▸ **Exercise description**
Return every record exactly. Omit nothing.

⟨

[src/rtl/dsp_reg_wb.sv]
// -----------------------------------------------------------------------------
// dsp_reg_wb
//
// Write-back stage for the DSP register file. This block owns port B, the
// write port of the 64x32 dual-port RAM. Each cycle it gives the port either
// to an ALU result or to returning load data. The ALU always wins the port.
//
// Loads are tracked in two small FIFOs:
//   - a destination queue, filled when a load is issued;
//   - a data queue, filled when load data returns.
// Both queues pop together when a load is written back. A 64-bit pending
// scoreboard drives the operand-fetch stall.
//
// Ports
//   sys_clk, resetl        clock, asynchronous active-low reset
//   alu_wr/alu_dst/alu_data ALU result request
//   ld_issue/ld_dst         load issued, reserves a destination register
//   ld_done/ld_data         load data returning, in issue order
//   rd_chk_a/rd_chk_b       operand registers currently being fetched
//   nweb/clkb/ab/db         register file port B (nweb active low)
//   stall                   operand hazard (combinational)
//   ld_full                 four loads outstanding
//   pend                    registers with a load still in flight
//   err                     sticky protocol error
// -----------------------------------------------------------------------------
module dsp_reg_wb #(
    parameter int DEPTH = 4
) (
    input  logic        sys_clk,
    input  logic        resetl,
    input  logic        alu_wr,
    input  logic [5:0]  alu_dst,
    input  logic [31:0] alu_data,
    input  logic        ld_issue,
    input  logic [5:0]  ld_dst,
    input  logic        ld_done,
    input  logic [31:0] ld_data,
    input  logic [5:0]  rd_chk_a,
    input  logic [5:0]  rd_chk_b,
    output logic        nweb,
    output logic        clkb,
    output logic [5:0]  ab,
    output logic [31:0] db,
    output logic        stall,
    output logic        ld_full,
    output logic [63:0] pend,
    output logic        err
);

    // Queue pointers are 2 bits wide and counts are 3 bits wide, so DEPTH must
    // stay at 4.
    localparam logic [2:0] FULL_CNT = 3'(DEPTH);

    logic [5:0]  dst_mem_q [DEPTH];
    logic [5:0]  dst_mem_d [DEPTH];
    logic [31:0] dat_mem_q [DEPTH];
    logic [31:0] dat_mem_d [DEPTH];

    logic [1:0]  dwr_ptr_q, dwr_ptr_d;
    logic [1:0]  qwr_ptr_q, qwr_ptr_d;
    logic [1:0]  rd_ptr_q,  rd_ptr_d;
    logic [2:0]  dcnt_q,    dcnt_d;
    logic [2:0]  qcnt_q,    qcnt_d;

    logic        nweb_q, nweb_d;
    logic        clkb_q, clkb_d;
    logic [5:0]  ab_q,   ab_d;
    logic [31:0] db_q,   db_d;
    logic [63:0] pend_q, pend_d;
    logic        ld_full_q, ld_full_d;
    logic        err_q,  err_d;
    // Set while port B is carrying a load write-back. ab_q then holds that
    // load's destination register.
    logic        wb_vld_q, wb_vld_d;

    logic        issue_acc;
    logic        done_acc;
    logic        drain;
    logic        still_owed;
    logic [1:0]  off;

    always_comb begin
        // Acceptance uses only the registered counts. A drain in this cycle
        // therefore does not free a slot for an issue in the same cycle.
        issue_acc = ld_issue && (dcnt_q != FULL_CNT);
        done_acc  = ld_done  && (qcnt_q != dcnt_q);
        drain     = !alu_wr  && (qcnt_q != 3'd0);

        dst_mem_d = dst_mem_q;
        dat_mem_d = dat_mem_q;
        if (issue_acc) dst_mem_d[dwr_ptr_q] = ld_dst;
        if (done_acc)  dat_mem_d[qwr_ptr_q] = ld_data;

        dwr_ptr_d = dwr_ptr_q + {1'b0, issue_acc};
        qwr_ptr_d = qwr_ptr_q + {1'b0, done_acc};
        rd_ptr_d  = rd_ptr_q  + {1'b0, drain};
        dcnt_d    = dcnt_q + {2'b00, issue_acc} - {2'b00, drain};
        qcnt_d    = qcnt_q + {2'b00, done_acc}  - {2'b00, drain};

        nweb_d   = 1'b1;
        clkb_d   = 1'b0;
        ab_d     = ab_q;
        db_d     = db_q;
        wb_vld_d = 1'b0;
        if (alu_wr) begin
            nweb_d = 1'b0;
            clkb_d = 1'b1;
            ab_d   = alu_dst;
            db_d   = alu_data;
        end else if (drain) begin
            nweb_d   = 1'b0;
            clkb_d   = 1'b1;
            ab_d     = dst_mem_q[rd_ptr_q];
            db_d     = dat_mem_q[rd_ptr_q];
            wb_vld_d = 1'b1;
        end

        // A register stays pending while any queued load, or a load being
        // pushed this cycle, still targets it. Entries that are drained but
        // not yet written are still in the registered queue, so they count.
        still_owed = issue_acc && (ld_dst == ab_q);
        off        = 2'd0;
        for (int i = 0; i < DEPTH; i++) begin
            off = 2'(i) - rd_ptr_q;
            if (({1'b0, off} < dcnt_q) && (dst_mem_q[i] == ab_q)) begin
                still_owed = 1'b1;
            end
        end

        // Clear at the edge where the RAM takes the load data. If a set hits
        // the same bit, the set wins.
        pend_d = pend_q;
        if (wb_vld_q && !still_owed) pend_d[ab_q] = 1'b0;
        if (issue_acc)               pend_d[ld_dst] = 1'b1;

        ld_full_d = (dcnt_d == FULL_CNT);
        err_d     = err_q | (ld_issue && !issue_acc) | (ld_done && !done_acc);
    end

    always_ff @(posedge sys_clk or negedge resetl) begin
        if (!resetl) begin
            for (int i = 0; i < DEPTH; i++) begin
                dst_mem_q[i] <= '0;
                dat_mem_q[i] <= '0;
            end
            dwr_ptr_q <= '0;
            qwr_ptr_q <= '0;
            rd_ptr_q  <= '0;
            dcnt_q    <= '0;
            qcnt_q    <= '0;
            nweb_q    <= 1'b1;
            clkb_q    <= 1'b0;
            ab_q      <= '0;
            db_q      <= '0;
            pend_q    <= '0;
            ld_full_q <= 1'b0;
            err_q     <= 1'b0;
            wb_vld_q  <= 1'b0;
        end else begin
            dst_mem_q <= dst_mem_d;
            dat_mem_q <= dat_mem_d;
            dwr_ptr_q <= dwr_ptr_d;
            qwr_ptr_q <= qwr_ptr_d;
            rd_ptr_q  <= rd_ptr_d;
            dcnt_q    <= dcnt_d;
            qcnt_q    <= qcnt_d;
            nweb_q    <= nweb_d;
            clkb_q    <= clkb_d;
            ab_q      <= ab_d;
            db_q      <= db_d;
            pend_q    <= pend_d;
            ld_full_q <= ld_full_d;
            err_q     <= err_d;
            wb_vld_q  <= wb_vld_d;
        end
    end

    assign nweb    = nweb_q;
    assign clkb    = clkb_q;
    assign ab      = ab_q;
    assign db      = db_q;
    assign pend    = pend_q;
    assign ld_full = ld_full_q;
    assign err     = err_q;
    assign stall   = pend_q[rd_chk_a] | pend_q[rd_chk_b];

endmodule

⟩

▸ **Result below**
[src/rtl/dsp_reg_wb.sv]
// -----------------------------------------------------------------------------
// dsp_reg_wb
//
// Write-back stage for the DSP register file. This block owns port B, the
// write port of the 64x32 dual-port RAM. Each cycle it gives the port either
// to an ALU result or to returning load data. The ALU always wins the port.
//
// Loads are tracked in two small FIFOs:
//   - a destination queue, filled when a load is issued;
//   - a data queue, filled when load data returns.
// Both queues pop together when a load is written back. A 64-bit pending
// scoreboard drives the operand-fetch stall.
//
// Ports
//   sys_clk, resetl        clock, asynchronous active-low reset
//   alu_wr/alu_dst/alu_data ALU result request
//   ld_issue/ld_dst         load issued, reserves a destination register
//   ld_done/ld_data         load data returning, in issue order
//   rd_chk_a/rd_chk_b       operand registers currently being fetched
//   nweb/clkb/ab/db         register file port B (nweb active low)
//   stall                   operand hazard (combinational)
//   ld_full                 four loads outstanding
//   pend                    registers with a load still in flight
//   err                     sticky protocol error
// -----------------------------------------------------------------------------
module dsp_reg_wb #(
    parameter int DEPTH = 4
) (
    input  logic        sys_clk,
    input  logic        resetl,
    input  logic        alu_wr,
    input  logic [5:0]  alu_dst,
    input  logic [31:0] alu_data,
    input  logic        ld_issue,
    input  logic [5:0]  ld_dst,
    input  logic        ld_done,
    input  logic [31:0] ld_data,
    input  logic [5:0]  rd_chk_a,
    input  logic [5:0]  rd_chk_b,
    output logic        nweb,
    output logic        clkb,
    output logic [5:0]  ab,
    output logic [31:0] db,
    output logic        stall,
    output logic        ld_full,
    output logic [63:0] pend,
    output logic        err
);

    // Queue pointers are 2 bits wide and counts are 3 bits wide, so DEPTH must
    // stay at 4.
    localparam logic [2:0] FULL_CNT = 3'(DEPTH);

    logic [5:0]  dst_mem_q [DEPTH];
    logic [5:0]  dst_mem_d [DEPTH];
    logic [31:0] dat_mem_q [DEPTH];
    logic [31:0] dat_mem_d [DEPTH];

    logic [1:0]  dwr_ptr_q, dwr_ptr_d;
    logic [1:0]  qwr_ptr_q, qwr_ptr_d;
    logic [1:0]  rd_ptr_q,  rd_ptr_d;
    logic [2:0]  dcnt_q,    dcnt_d;
    logic [2:0]  qcnt_q,    qcnt_d;

    logic        nweb_q, nweb_d;
    logic        clkb_q, clkb_d;
    logic [5:0]  ab_q,   ab_d;
    logic [31:0] db_q,   db_d;
    logic [63:0] pend_q, pend_d;
    logic        ld_full_q, ld_full_d;
    logic        err_q,  err_d;
    // Set while port B is carrying a load write-back. ab_q then holds that
    // load's destination register.
    logic        wb_vld_q, wb_vld_d;

    logic        issue_acc;
    logic        done_acc;
    logic        drain;
    logic        still_owed;
    logic [1:0]  off;

    always_comb begin
        // Acceptance uses only the registered counts. A drain in this cycle
        // therefore does not free a slot for an issue in the same cycle.
        issue_acc = ld_issue && (dcnt_q != FULL_CNT);
        done_acc  = ld_done  && (qcnt_q != dcnt_q);
        drain     = !alu_wr  && (qcnt_q != 3'd0);

        dst_mem_d = dst_mem_q;
        dat_mem_d = dat_mem_q;
        if (issue_acc) dst_mem_d[dwr_ptr_q] = ld_dst;
        if (done_acc)  dat_mem_d[qwr_ptr_q] = ld_data;

        dwr_ptr_d = dwr_ptr_q + {1'b0, issue_acc};
        qwr_ptr_d = qwr_ptr_q + {1'b0, done_acc};
        rd_ptr_d  = rd_ptr_q  + {1'b0, drain};
        dcnt_d    = dcnt_q + {2'b00, issue_acc} - {2'b00, drain};
        qcnt_d    = qcnt_q + {2'b00, done_acc}  - {2'b00, drain};

        nweb_d   = 1'b1;
        clkb_d   = 1'b0;
        ab_d     = ab_q;
        db_d     = db_q;
        wb_vld_d = 1'b0;
        if (alu_wr) begin
            nweb_d = 1'b0;
            clkb_d = 1'b1;
            ab_d   = alu_dst;
            db_d   = alu_data;
        end else if (drain) begin
            nweb_d   = 1'b0;
            clkb_d   = 1'b1;
            ab_d     = dst_mem_q[rd_ptr_q];
            db_d     = dat_mem_q[rd_ptr_q];
            wb_vld_d = 1'b1;
        end

        // A register stays pending while any queued load, or a load being
        // pushed this cycle, still targets it. Entries that are drained but
        // not yet written are still in the registered queue, so they count.
        still_owed = issue_acc && (ld_dst == ab_q);
        off        = 2'd0;
        for (int i = 0; i < DEPTH; i++) begin
            off = 2'(i) - rd_ptr_q;
            if (({1'b0, off} < dcnt_q) && (dst_mem_q[i] == ab_q)) begin
                still_owed = 1'b1;
            end
        end

        // Clear at the edge where the RAM takes the load data. If a set hits
        // the same bit, the set wins.
        pend_d = pend_q;
        if (wb_vld_q && !still_owed) pend_d[ab_q] = 1'b0;
        if (issue_acc)               pend_d[ld_dst] = 1'b1;

        ld_full_d = (dcnt_d == FULL_CNT);
        err_d     = err_q | (ld_issue && !issue_acc) | (ld_done && !done_acc);
    end

    always_ff @(posedge sys_clk or negedge resetl) begin
        if (!resetl) begin
            for (int i = 0; i < DEPTH; i++) begin
                dst_mem_q[i] <= '0;
                dat_mem_q[i] <= '0;
            end
            dwr_ptr_q <= '0;
            qwr_ptr_q <= '0;
            rd_ptr_q  <= '0;
            dcnt_q    <= '0;
            qcnt_q    <= '0;
            nweb_q    <= 1'b1;
            clkb_q    <= 1'b0;
            ab_q      <= '0;
            db_q      <= '0;
            pend_q    <= '0;
            ld_full_q <= 1'b0;
            err_q     <= 1'b0;
            wb_vld_q  <= 1'b0;
        end else begin
            dst_mem_q <= dst_mem_d;
            dat_mem_q <= dat_mem_d;
            dwr_ptr_q <= dwr_ptr_d;
            qwr_ptr_q <= qwr_ptr_d;
            rd_ptr_q  <= rd_ptr_d;
            dcnt_q    <= dcnt_d;
            qcnt_q    <= qcnt_d;
            nweb_q    <= nweb_d;
            clkb_q    <= clkb_d;
            ab_q      <= ab_d;
            db_q      <= db_d;
            pend_q    <= pend_d;
            ld_full_q <= ld_full_d;
            err_q     <= err_d;
            wb_vld_q  <= wb_vld_d;
        end
    end

    assign nweb    = nweb_q;
    assign clkb    = clkb_q;
    assign ab      = ab_q;
    assign db      = db_q;
    assign pend    = pend_q;
    assign ld_full = ld_full_q;
    assign err     = err_q;
    assign stall   = pend_q[rd_chk_a] | pend_q[rd_chk_b];

endmodule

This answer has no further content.